ELAEOCARPUS, in 't fransch Éléocarpe, in 't latyn Elaeocarpus, is door Jussieu onder de familie van den Gutlierboom gesteld, en onder de 13° klasse van Linnaeus, Polyandria monogynia, veelhelmigen, planten of bloemen die van twintig tot honderd meeldraden, op het vruchtbeginsel vastgehecht, en maer een stampertje hebben.

De blauwe Elaeocarpus (Elaeocarpus cyaneus) is een klein boomgewas van Nieuw-Holland, dat in België sedert eenige jaren is overgevoerd en alhier in de matige serren gekweekt wordt; het groeit met langwerpige, donkergroene bladen, en bloeit meest in april, met hangende, enkele bloemtrosjes en kleine, witte bloempjes, die aen de takjes, op de deelen waer geene bladen staen, bloeijen; zy brengen schelpvruchten met gekrolde zaedkorrels voort.

De witte Elaeocarpus (Elaeocarpus albus) en de Elaeocarpus dicera, van Ceylan, met nog andere soorten van Nieuw-Holland, kan men by onze hoveniers te Gent bekomen. Deze schoone houlgewassen moeten in de matige serren gekweekt worden, en kunnen door afzetsels in potten, op warme broeibakken in den heigrond, aengekweekt worden; met zorg gekoesterd, zullen zy welhaest wortel vatten.
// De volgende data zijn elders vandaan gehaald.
### config.mk
export PLATFORM = sky130hd
export DESIGN_NAME = temp_conversion_rate_limit_compare
export DESIGN_NICKNAME = d
export VERILOG_FILES = /design/src/hw/temp_monitor_pkg.sv /design/src/hw/temp_conversion_rate_limit_compare.sv
export VERILOG_INCLUDE_DIRS = /design/src /design/src/hw
export SDC_FILE = /design/constraint.sdc
export NUM_CORES = 1
export LEC_CHECK = 0
export BUFFER_PORTS_ARGS = -buffer_cell sky130_fd_sc_hd__buf_2
export CORE_UTILIZATION = 54
export DETAILED_ROUTE_END_ITERATION = 10
export GPL_TIMING_DRIVEN = 0
export HOLD_SLACK_MARGIN = 0.15
export PLACE_DENSITY = 0.76
export SETUP_SLACK_MARGIN = 0.02
export SLEW_MARGIN = 25
export SYNTH_ARGS = -nofsm -noshare
export SYNTH_HDL_FRONTEND = slang
export SYNTH_SLANG_ARGS = --single-unit
### constraint.sdc
create_clock -name core_clk -period 4.15 [get_ports core_clk]
set_clock_uncertainty 0.1 [all_clocks]
set_input_delay 0.83 -clock core_clk [delete_from_list [all_inputs] [get_ports core_clk]]
set_output_delay 0.83 -clock core_clk [all_outputs]
set_load 0.01 [all_outputs]
### src/hw/temp_monitor_params.svh
/*
  Constants of the conversion scheduler and limit comparator: register
  addresses, field positions, reset values and timing counts.
  Assumes a 40 MHz core clock and byte-wide registers.
*/
`ifndef TEMP_MONITOR_PARAMS_SVH
`define TEMP_MONITOR_PARAMS_SVH

// -----------------------------------------------------------------
// register addresses
// -----------------------------------------------------------------
`define ADDR_LOCAL_VAL     8'h00
`define ADDR_R1_VAL_MSB    8'h01
`define ADDR_STATUS1       8'h02
`define ADDR_CFG_RD        8'h03
`define ADDR_RATE_RD       8'h04
`define ADDR_CFG_WR        8'h09
`define ADDR_RATE_WR       8'h0A
`define ADDR_R1_VAL_LSB    8'h10
`define ADDR_HYST          8'h21
`define ADDR_STATUS2       8'h23
`define ADDR_R2_VAL_MSB    8'h30
`define ADDR_R2_VAL_LSB    8'h33
`define LIMIT_BASE_HI      3'b010
`define LIMIT_KINDS        3'd5

// -----------------------------------------------------------------
// fields
// -----------------------------------------------------------------
`define RATE_NOAVG_BIT     7
`define RATE_RSVD_MASK     8'hBF
`define RATE_FAST_CODE     4'hA
`define RATE_CONT_CODE     4'hB
`define RATE_NOAVG_MIN     4'h8
`define CFG_STANDBY_BIT    6
`define CFG_PIN8_BIT       5
`define CFG_RANGE_BIT      2

// -----------------------------------------------------------------
// reset values
// -----------------------------------------------------------------
`define RATE_RESET         8'h08
`define CFG_RESET          8'h00
`define HYST_RESET         8'h0A
`define HIGH_LIM_RESET     8'h55
`define LOW_LIM_RESET      8'h00
`define OVER_TEMP_OUTPUT_LIM_RESET    8'h55

// -----------------------------------------------------------------
// timing
// -----------------------------------------------------------------
`define CLK_MHZ            40
`define BASE_PERIOD_S      16
`define FAST_PERIOD_US     15500
`define BASE_PERIOD_CYC    (`BASE_PERIOD_S * `CLK_MHZ * 1000000)
`define FAST_PERIOD_CYC    (`FAST_PERIOD_US * `CLK_MHZ)

`endif

### src/hw/temp_monitor_pkg.sv
/*
  Types of the conversion scheduler and limit comparator.
  Assumes the constants header is available on the include path.
*/
package temp_monitor_pkg;

  typedef enum logic [1:0] {
    ST_IDLE = 2'b00,
    ST_WAIT = 2'b01
  } conv_state_e;

  typedef struct packed {
    logic       wr;
    logic [7:0] addr;
    logic [7:0] wdata;
  } reg_req_s;

  typedef struct packed {
    logic       done;
    logic [7:0] msb;
    logic [7:0] lsb;
  } adc_result_s;

  typedef struct packed {
    conv_state_e     st;
    logic [7:0]      rate;
    logic [7:0]      cfg;
    logic [7:0]      hyst;
    logic [2:0][7:0] hi_msb;
    logic [2:0][7:0] hi_lsb;
    logic [2:0][7:0] lo_msb;
    logic [2:0][7:0] lo_lsb;
    logic [2:0][7:0] over_temp_output_lim;
    logic [2:0][7:0] val_msb;
    logic [2:0][7:0] val_lsb;
    logic [2:0]      hi_flag;
    logic [2:0]      lo_flag;
    logic [2:0]      over_temp_output_act;
    logic [2:0]      hi_act;
    logic [2:0]      pending;
    logic [1:0]      chan;
    logic            adc_start;
    logic [31:0]     tick_cnt;
    logic [7:0]      rdata;
  } core_state_s;

endpackage

### src/hw/temp_conversion_rate_limit_compare.sv
/*
  Conversion scheduling and limit comparison of a three channel
  temperature monitor. Assumes a serial bus engine outside that turns
  bus writes into one-cycle reg_req strobes and samples reg_rdata, and
  an analog front end that answers each adc_start with one done pulse.
*/
`timescale 1ns/1ps
`default_nettype none
`include "temp_monitor_params.svh"

module temp_conversion_rate_limit_compare
  import temp_monitor_pkg::*;
#(
  parameter int unsigned BASE_PERIOD_CYC = `BASE_PERIOD_CYC,
  parameter int unsigned FAST_PERIOD_CYC = `FAST_PERIOD_CYC
) (
  input  wire logic        core_clk,
  input  wire logic        rstn,
  input  wire reg_req_s    reg_req,
  output logic [7:0]       reg_rdata,
  input  wire adc_result_s adc_res,
  output logic             adc_start,
  output logic [1:0]       adc_channel,
  output logic             adc_average,
  output logic             temp_range_ext,
  output logic             over_temp_output_n,
  output logic             pin8_n
);

  core_state_s q;
  core_state_s n;
  logic        standby;
  logic        cont;
  logic        tick;
  logic [2:0]  mask;
  logic [2:0]  start_bit;
  logic [1:0]  c;
  logic [9:0]  r;
  logic [9:0]  hi_c;
  logic [9:0]  lo_c;
  logic [9:0]  th_c;
  logic [9:0]  hy_c;
  logic [2:0]  kind;

  // -----------------------------------------------------------------
  // scheduling
  // -----------------------------------------------------------------
  function automatic logic [31:0] period_of(input logic [3:0] code);
    if (code == `RATE_FAST_CODE) begin
      return FAST_PERIOD_CYC;
    end
    return BASE_PERIOD_CYC >> code;
  endfunction

  always_comb begin
    n         = q;
    n.adc_start = 1'b0;
    start_bit = 3'b000;
    standby   = q.cfg[`CFG_STANDBY_BIT];
    // codes above continuous also run back to back
    cont      = q.rate[3:0] >= `RATE_CONT_CODE;
    tick      = !standby && (cont ? (q.st == ST_IDLE && q.pending == 3'b000)
                                  : (q.tick_cnt >= period_of(q.rate[3:0]) - 32'd1));
    case (q.rate[5:4])
      2'b00:   mask = 3'b111;
      2'b01:   mask = 3'b001;
      2'b10:   mask = 3'b010;
      default: mask = 3'b100;
    endcase
    if (standby || cont || tick) begin
      n.tick_cnt = 32'h0;
    end else begin
      n.tick_cnt = q.tick_cnt + 32'h1;
    end
    c    = q.chan;
    r    = {adc_res.msb, (c == 2'd0) ? 2'b00 : adc_res.lsb[7:6]};
    hi_c = {q.hi_msb[c], (c == 2'd0) ? 2'b00 : q.hi_lsb[c][7:6]};
    lo_c = {q.lo_msb[c], (c == 2'd0) ? 2'b00 : q.lo_lsb[c][7:6]};
    th_c = {q.over_temp_output_lim[c], 2'b00};
    hy_c = {q.hyst, 2'b00};
    case (q.st)
      ST_IDLE: begin
        if (!standby && q.pending != 3'b000) begin
          n.adc_start = 1'b1;
          n.st        = ST_WAIT;
          if (q.pending[0]) begin
            n.chan = 2'd0;
          end else if (q.pending[1]) begin
            n.chan = 2'd1;
          end else begin
            n.chan = 2'd2;
          end
          start_bit = 3'b001 << n.chan;
        end
      end
      ST_WAIT: begin
        // standby abandons the conversion under way
        if (standby) begin
          n.st = ST_IDLE;
        end else if (adc_res.done) begin
          n.st         = ST_IDLE;
          n.val_msb[c] = adc_res.msb;
          n.val_lsb[c] = (c == 2'd0) ? 8'h00 : adc_res.lsb;
          // raw codes compared as stored, binary or offset alike
          n.hi_flag[c] = r > hi_c;
          n.lo_flag[c] = r <= lo_c;
          if (r > th_c) begin
            n.over_temp_output_act[c] = 1'b1;
          end else if ({1'b0, r} + {1'b0, hy_c} < {1'b0, th_c}) begin
            n.over_temp_output_act[c] = 1'b0;
          end
          if (r > hi_c) begin
            n.hi_act[c] = 1'b1;
          end else if ({1'b0, r} + {1'b0, hy_c} < {1'b0, hi_c}) begin
            n.hi_act[c] = 1'b0;
          end
        end
      end
      default: begin
        n.st = ST_IDLE;
      end
    endcase
    n.pending = standby ? 3'b000 : ((q.pending & ~start_bit) | (tick ? mask : 3'b000));
    // -----------------------------------------------------------------
    // register writes
    // -----------------------------------------------------------------
    kind = reg_req.addr[4:2];
    if (reg_req.wr) begin
      case (reg_req.addr)
        `ADDR_RATE_WR: n.rate = reg_req.wdata & `RATE_RSVD_MASK;
        `ADDR_CFG_WR:  n.cfg  = reg_req.wdata;
        `ADDR_HYST:    n.hyst = reg_req.wdata;
        default: begin
          if (reg_req.addr[7:5] == `LIMIT_BASE_HI && reg_req.addr[1:0] != 2'd3) begin
            case (kind)
              3'd0:    n.hi_msb[reg_req.addr[1:0]]    = reg_req.wdata;
              3'd1:    n.hi_lsb[reg_req.addr[1:0]]    = reg_req.wdata;
              3'd2:    n.lo_msb[reg_req.addr[1:0]]    = reg_req.wdata;
              3'd3:    n.lo_lsb[reg_req.addr[1:0]]    = reg_req.wdata;
              3'd4:    n.over_temp_output_lim[reg_req.addr[1:0]] = reg_req.wdata;
              default: n.hyst = q.hyst;
            endcase
          end
        end
      endcase
    end
    // -----------------------------------------------------------------
    // register reads
    // -----------------------------------------------------------------
    case (reg_req.addr)
      `ADDR_LOCAL_VAL:  n.rdata = q.val_msb[0];
      `ADDR_R1_VAL_MSB: n.rdata = q.val_msb[1];
      `ADDR_R1_VAL_LSB: n.rdata = q.val_lsb[1];
      `ADDR_R2_VAL_MSB: n.rdata = q.val_msb[2];
      `ADDR_R2_VAL_LSB: n.rdata = q.val_lsb[2];
      `ADDR_STATUS1:    n.rdata = {q.st == ST_WAIT, q.hi_flag[0], q.lo_flag[0], q.hi_flag[1],
                                   q.lo_flag[1], 1'b0, q.over_temp_output_act[1], q.over_temp_output_act[0]};
      `ADDR_STATUS2:    n.rdata = {3'b000, q.hi_flag[2], q.lo_flag[2], 1'b0, q.over_temp_output_act[2], 1'b0};
      `ADDR_CFG_RD:     n.rdata = q.cfg;
      `ADDR_RATE_RD:    n.rdata = q.rate;
      `ADDR_HYST:       n.rdata = q.hyst;
      default: begin
        n.rdata = 8'h00;
        if (reg_req.addr[7:5] == `LIMIT_BASE_HI && reg_req.addr[1:0] != 2'd3) begin
          case (kind)
            3'd0:    n.rdata = q.hi_msb[reg_req.addr[1:0]];
            3'd1:    n.rdata = q.hi_lsb[reg_req.addr[1:0]];
            3'd2:    n.rdata = q.lo_msb[reg_req.addr[1:0]];
            3'd3:    n.rdata = q.lo_lsb[reg_req.addr[1:0]];
            3'd4:    n.rdata = q.over_temp_output_lim[reg_req.addr[1:0]];
            default: n.rdata = 8'h00;
          endcase
        end
      end
    endcase
  end

  always_ff @(posedge core_clk) begin
    if (!rstn) begin
      q         <= '0;
      q.rate    <= `RATE_RESET;
      q.cfg     <= `CFG_RESET;
      q.hyst    <= `HYST_RESET;
      q.hi_msb    <= {3{`HIGH_LIM_RESET}};
      q.lo_msb    <= {3{`LOW_LIM_RESET}};
      q.over_temp_output_lim <= {3{`OVER_TEMP_OUTPUT_LIM_RESET}};
    end else begin
      q <= n;
    end
  end

  // -----------------------------------------------------------------
  // outputs
  // -----------------------------------------------------------------
  assign reg_rdata      = q.rdata;
  assign adc_start      = q.adc_start;
  assign adc_channel    = q.chan;
  // the three fastest timed codes leave no time to average
  assign adc_average    = !q.rate[`RATE_NOAVG_BIT] &&
                          (q.rate[3:0] < `RATE_NOAVG_MIN || q.rate[3:0] >= `RATE_CONT_CODE);
  assign temp_range_ext = q.cfg[`CFG_RANGE_BIT];
  assign over_temp_output_n = ~|q.over_temp_output_act;
  assign pin8_n = q.cfg[`CFG_PIN8_BIT] ? ~|q.hi_act : ~|(q.hi_flag | q.lo_flag);

  // -----------------------------------------------------------------
  // checks
  // -----------------------------------------------------------------
  property p_rate_write;
    @(posedge core_clk) disable iff (!rstn)
    reg_req.wr && reg_req.addr == `ADDR_RATE_WR |=>
      q.rate == ($past(reg_req.wdata) & `RATE_RSVD_MASK);
  endproperty
  a_rate_write: assert property (p_rate_write)
    else $error("rate write not taken");

  property p_rate_reset;
    @(posedge core_clk) !rstn |=> q.rate == `RATE_RESET;
  endproperty
  a_rate_reset: assert property (p_rate_reset)
    else $error("rate reset value wrong");

  property p_standby;
    @(posedge core_clk) disable iff (!rstn)
    q.cfg[`CFG_STANDBY_BIT] && !(reg_req.wr && reg_req.addr == `ADDR_CFG_WR) |=> !q.adc_start[*2];
  endproperty
  a_standby: assert property (p_standby)
    else $error("conversion started in standby");

  property p_single_local;
    @(posedge core_clk) disable iff (!rstn)
    tick && q.st == ST_IDLE && q.pending == 3'b000 && q.rate[5:4] == 2'b01 && !reg_req.wr
      |-> ##2 (q.adc_start && q.chan == 2'd0);
  endproperty
  a_single_local: assert property (p_single_local)
    else $error("local only selection not honoured");

  property p_continuous;
    @(posedge core_clk) disable iff (!rstn)
    q.rate[3:0] == `RATE_CONT_CODE && q.st == ST_IDLE && q.pending == 3'b000 &&
      !standby && !reg_req.wr |-> ##2 q.adc_start;
  endproperty
  a_continuous: assert property (p_continuous)
    else $error("continuous mode idles");

  property p_high_flag;
    @(posedge core_clk) disable iff (!rstn)
    q.st == ST_WAIT && adc_res.done && !standby && r > hi_c |=> q.hi_flag[$past(q.chan)];
  endproperty
  a_high_flag: assert property (p_high_flag)
    else $error("high limit flag missed");

  property p_low_flag;
    @(posedge core_clk) disable iff (!rstn)
    q.st == ST_WAIT && adc_res.done && !standby && r <= lo_c |=> q.lo_flag[$past(q.chan)];
  endproperty
  a_low_flag: assert property (p_low_flag)
    else $error("low limit flag missed");

  property p_over_temp_output_out;
    @(posedge core_clk) disable iff (!rstn)
    q.st == ST_WAIT && adc_res.done && !standby && r > th_c |=> !over_temp_output_n;
  endproperty
  a_over_temp_output_out: assert property (p_over_temp_output_out)
    else $error("over-temp output not asserted");

  property p_second_over_temp_output_out;
    @(posedge core_clk) disable iff (!rstn)
    q.st == ST_WAIT && adc_res.done && !standby && r > hi_c && q.cfg[`CFG_PIN8_BIT] &&
      !reg_req.wr |=> !pin8_n;
  endproperty
  a_second_over_temp_output_out: assert property (p_second_over_temp_output_out)
    else $error("second over-temp output not asserted");

  property p_hyst_hold;
    @(posedge core_clk) disable iff (!rstn)
    q.over_temp_output_act[q.chan] && q.st == ST_WAIT && adc_res.done &&
      ({1'b0, r} + {1'b0, hy_c} >= {1'b0, th_c}) |=> q.over_temp_output_act[$past(q.chan)];
  endproperty
  a_hyst_hold: assert property (p_hyst_hold)
    else $error("over-temp released inside hysteresis");

endmodule
`default_nettype wire

==> flow_summary.json <==
{
  "status": "complete, no violations",
  "yosys.area_share.simple_pct": 21.3,
  "cts_tree": "built",
  "finalNonFillerCells": 2256,
  "crit_path_end_kind": "flip-flop",
  "initial_core_util_pct": 55.1,
  "synthMuxAreaShare_pct": 8.98,
  "synth_fa_ha_area_share_pct": 8.51,
  "reg2regPathDepth": 17,
  "ys_warn_count": 0,
  "min_path_cells": 2,
  "gp_congestion": 1.03,
  "via_per_inst": 6.48,
  "grt_max_degree": 14,
  "ys_seq_area_share_pct": 33.8,
  "ys_top_cells_by_area": "dfxtp_1, ha_1, mux2i_1, nand2_1, a21oi_1",
  "hold_violations": 0,
  "mostFrequentLayoutCell": "nand2_1",
  "start_kind": "flip-flop",
  "fin_crit_sh_pct": 95.3,
  "whs_endpoint": "q[241]$_SDFFE_PN0P_",
  "synth_compound_area_share_pct": 20.2,
  "fillers": 2372,
  "leakage_nw": 5.96,
  "reg2reg_slack_ns": 0.20,
  "relSlewSlack_pct": 31.9,
  "synth.avg_cell_area_um2": 7.86,
  "coreArea_mm2": 0.0261,
  "drt_pass1_iterations": 7,
  "finalMaxSlewViolations": 0,
  "syn-instance-count": 1826,
  "clk-insertion-delay-late_ns": 0.56,
  "ir_worst_vdd_mv": 0.390,
  "setup_viol": 0,
  "min_from": "q[241]$_SDFFE_PN0P_",
  "drt_iter0_drc": 1845,
  "syn_area_mm2": 0.0144,
  "cts_sinks": 242,
  "synth_edf_count": 0,
  "wl_per_cell_um": 22.8,
  "layout-drive-gt1-share_pct": 8.49,
  "portBuffers": 39,
  "crit_start": "q[242]$_SDFFE_PN0P_",
  "synth-main-ff-cell": "dfxtp_1",
  "netlist.area_leader.share_pct": 33.8,
  "fmax_mhz": 253,
  "r2r_end": "q[33]$_SDFF_PP0_",
  "hpwlAfterDp_um": 38200,
  "grt-ovfl-total": 0,
  "grt_pass1_wl_um": 76600,
  "grt_use_total_pct": 37.3,
  "htreeDepth": 1,
  "hold_ws_ns": 0.356,
  "antenna_cells": 0,
  "dp_cells": 2201,
  "die-area_mm2": 0.0272,
  "nNetsFinal": 2034,
  "die_h_um": 165,
  "cap_viol_max_count": 0,
  "r2r_start": "q[242]$_SDFFE_PN0P_",
  "synth_top_family_by_area": "simple AND/OR/NAND/NOR gates",
  "numCtsBuffers": 26,
  "cp_max_fo": 10,
  "ant_nets": 0,
  "crit_type": "reg -> reg",
  "rsz0062_at_grt": "false",
  "clock_path_buffers": 3,
  "layout_common_cells": "nand2_1, dfxtp_1, a21oi_1",
  "rows": 59,
  "hp-class": "reg -> reg",
  "antenna_found_initial": 0,
  "arrival_ns": 4.34,
  "num_io_pins": 51,
  "synthXorXnorAreaFrac_pct": 2.81,
  "ys_seq_elements": 242,
  "area.growth.synth_to_final_pct": 11.7,
  "drt-total-wl_um": 51400,
  "yosysTopAreaCell": "dfxtp_1",
  "power.density_mw_per_mm2": 318,
  "worst_pin_slew_ns": 1.01,
  "drcViolationCount": 0,
  "grt_pass1_vias": 13100,
  "crit_required_ns": 4.54,
  "root_buffer": "clkbuf_16",
  "fp.dieW_um": 165,
  "min_period_ns": 3.95,
  "clkTransAtPathRegs_ns": 0.07,
  "async_flop_share_pct": 0,
  "yosysUniqueCellTypes": 78,
  "cts_hold_buf": 0,
  "num_vias": 14600
}
==> state kept, by name (all words and copies together), names as in the netlist, named ones only <==
register / count
q: 216
reg_rdata: 8
temp_range_ext: 1
adc_start: 1
adc_channel: 2
hy_c: 8
==> timing repair <==
action | in CTS | in global routing
gates cloned | 0 | 1
setup buffers | 2 | 5
gates resized for setup | 14 | 35
pin swaps | 1 | 7
setup endpoints to repair | 41 | 44
==> kinds of logic (layout without fill, tap and decap cells) <==
group,count (synthesis),after routing
and+or+nand+nor,677,677
AOI/OAI and AO/OA,484,484
DFF,242,242
buffers and inverters,156,250
muxes,123,123
adders and majority gates,97,97
xor gates and xnor gates,46,46
other,1,2
==> critical path: stages, from the launching register on <==
cell and delay (ns):
dfxtp_4 0.38, inv_1 0.08, ha_1 0.19, clkbuf_4 0.19
or3b_4 0.40, a31oi_4 0.20, o31ai_1 0.13, or3_4 0.40
nor2_2 0.13, mux2i_1 0.20, ha_1 0.27, a21oi_1 0.12
o21ai_0 0.11, a21oi_2 0.17, o41ai_4 0.12, a211o_4 0.40
buf_2 0.17, nor2_1 0.11
==> stage by stage <==
| stage | TNS (ns) | utilization, % | area (um^2) | worst slack [ns] | power [mW] |
|---|---|---|---|---|---|
| 6_report | 0 | 61.5 | 16000 | 0.196 | 5.09 |
| 5_1_grt | 0 | 61.5 | 16000 | 0.0402 | 5.20 |
| 4_1_cts | 0 | 60.9 | 15900 | 0.0287 | 5.07 |
| 3_5_place_dp | -18.08 | 57.4 | 15000 | -0.685 | 2.77 |
| 3_3_place_gp | -16.77 | 57.4 | 15000 | -0.661 | 2.76 |
| 2_1_floorplan | 0 | - | 14400 | 0.312 | 2.61 |
==> metal layers <==
layer  vias to the layer above  wire length (um)  global-route usage (%)
li1                       6620                 -                       -
met1                      6879             20900                    50.6
met2                       916             21800                    56.3
met3                       203              5850                    7.61
met4                         0              2900                    17.7
met5                         -                 0                       0
==> power by group <==
group          leakage (nW)  switching (mW)  internal, mW
clock network         0.415           0.994          1.36
logic                  3.59           0.297         0.110
registers              1.95         0.00471          2.33
total                  5.96            1.30          3.80
==> how the worst max path moves through the flow <==
stage	end	slack [ns]	cells past startpoint
final	q[33]$_SDFF_PP0_	0.20	17
after floorplan	q[12]$_SDFF_PP0_	0.31	15
after CTS	q[37]$_SDFF_PP0_	0.03	17
after global placement	q[36]$_SDFF_PP0_	-0.66	15
after global routing	q[22]$_SDFF_PP0_	0.04	17
after detailed placement	q[37]$_SDFF_PP0_	-0.68	15
==> final cells by class <==
| class | instances | area, um^2 | area share, % |
|---|---|---|---|
| clock inverters | 7 | 65.1 | 0.406 |
| clock buffers | 41 | 788 | 4.92 |
| repair buffers | 47 | 253 | 1.58 |
| well taps | 335 | 419 | 2.62 |
| flip-flops and latches | 242 | 4850 | 30.3 |
| multi-input cells | 1429 | 8970 | 56.0 |
| plain buffers | 133 | 592 | 3.69 |
| inverters | 22 | 82.6 | 0.515 |
==> cells in the mapped netlist, types with 10 or more instances <==
master	count
nand4_1	31
a21oi_1	198
nor2b_1	19
o21ai_0	136
xnor2_1	24
dfxtp_1	242
inv_1	22
xor2_1	22
buf_1	17
buf_2	12
nor2_1	169
nand3_1	53
nand2_1	297
a21o_1	11
a211oi_1	10
and2_1	13
nor3_1	20
ha_1	96
clkbuf_1	94
o211ai_1	12
mux2i_1	113
buf_4	11
nand2b_1	16
a22oi_1	14
Note: power is estimated with default switching activity, not from simulation.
Men heeft alhier op de tentoonstelling der bloemen van het jaer 1844 eene nieuwe soort van die planten, den Elaeocarpus lanceolatus, bemerkt, die door den heer Von Siebold, van Leyden, uit het eiland Java, in 1843 was overgebragt; dit schoon gewas, waervan hy onze bloemisten heeft medegedeeld, is nog zeldzaem verspreid.

ELAEODENDRUM, in 't fransch Elaeodendrum, in 't latyn Elaeodendrum. Deze plant is onder de familie van eene onzekere soort gesteld, maer onder de 5o klasse van Linnaeus, Pentandria monogynia, planten die met vyf meeldraedjes bloemen en maer een stampertje hebben.

De Elaeodendrum orientale van Willdenow is een langlevend heester-houtgewas van de Oost-Indiën, dat in het land zyner afkomst tamelyk hoog wast, met zeer schoone, lommerryke bladen

versierd; het is sedert verscheidene jaren in België overgevoerd, maer blyft alhier heesterachtig, en bloeit van in mei, met bloemen op de toppen der takjes, die vyf bloembladen in de bloemkransen hebben en eironde vruchten met kerntjes voortbrengen.

De Elaeodendrum argan van Willdenow is een langlevend heester-houtgewas van Afrika, dat veel in Algiers en het keizerryk Maroc groeit, van waer die plant in België is overgevoerd en hier by onze bloemisten wordt gekweekt.

De Elaeodendrum indicum van Jacq. is een zeer schoon, langlevend heestergewas van de Indiën, welk de heer Alex. Verschaffelt van daer heeft verkregen, en in het jaer 1844 voor de eerste mael in den Casino te Gent ten toon heeft gesteld; het is nog zeldzaem by onze bloemisten verspreid.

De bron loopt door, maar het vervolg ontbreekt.